- **Task**:
Quote all of the data below exactly, please.

- **Material provided**:
**config.mk**
```make
export PLATFORM = sky130hd
export DESIGN_NAME = link_train_supervisor
export DESIGN_NICKNAME = d
export VERILOG_FILES = /design/src/rtl/lts_pkg.sv /design/src/rtl/lts_status_decode.sv /design/src/rtl/lts_interval_timer.sv /design/src/rtl/lts_attempt_counter.sv /design/src/rtl/lts_override_mux.sv /design/src/rtl/link_train_supervisor.sv
export SDC_FILE = /design/constraint.sdc
export NUM_CORES = 1
export LEC_CHECK = 0
export CORE_MARGIN = 2
export CORE_UTILIZATION = 30
export CTS_BUF_LIST = sky130_fd_sc_hd__clkbuf_4
export DETAILED_ROUTE_END_ITERATION = 10
export HOLD_SLACK_MARGIN = 0.06
export SKIP_CTS_REPAIR_TIMING = 1
export SYNTH_ARGS = -nofsm -noshare
export SYNTH_HDL_FRONTEND = slang
export SYNTH_SLANG_ARGS = --single-unit
```
**constraint.sdc**
```tcl
create_clock -name clk -period 2.5 [get_ports clk]
set_clock_uncertainty 0.15 [all_clocks]
set_input_delay 0.25 -clock clk [delete_from_list [all_inputs] [get_ports clk]]
set_output_delay 0.25 -clock clk [all_outputs]
set_load 0.05 [all_outputs]
```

- **Result for this task**:
**config.mk**
```make
export PLATFORM = sky130hd
export DESIGN_NAME = link_train_supervisor
export DESIGN_NICKNAME = d
export VERILOG_FILES = /design/src/rtl/lts_pkg.sv /design/src/rtl/lts_status_decode.sv /design/src/rtl/lts_interval_timer.sv /design/src/rtl/lts_attempt_counter.sv /design/src/rtl/lts_override_mux.sv /design/src/rtl/link_train_supervisor.sv
export SDC_FILE = /design/constraint.sdc
export NUM_CORES = 1
export LEC_CHECK = 0
export CORE_MARGIN = 2
export CORE_UTILIZATION = 30
export CTS_BUF_LIST = sky130_fd_sc_hd__clkbuf_4
export DETAILED_ROUTE_END_ITERATION = 10
export HOLD_SLACK_MARGIN = 0.06
export SKIP_CTS_REPAIR_TIMING = 1
export SYNTH_ARGS = -nofsm -noshare
export SYNTH_HDL_FRONTEND = slang
export SYNTH_SLANG_ARGS = --single-unit
```
**constraint.sdc**
```tcl
create_clock -name clk -period 2.5 [get_ports clk]
set_clock_uncertainty 0.15 [all_clocks]
set_input_delay 0.25 -clock clk [delete_from_list [all_inputs] [get_ports clk]]
set_output_delay 0.25 -clock clk [all_outputs]
set_load 0.05 [all_outputs]
```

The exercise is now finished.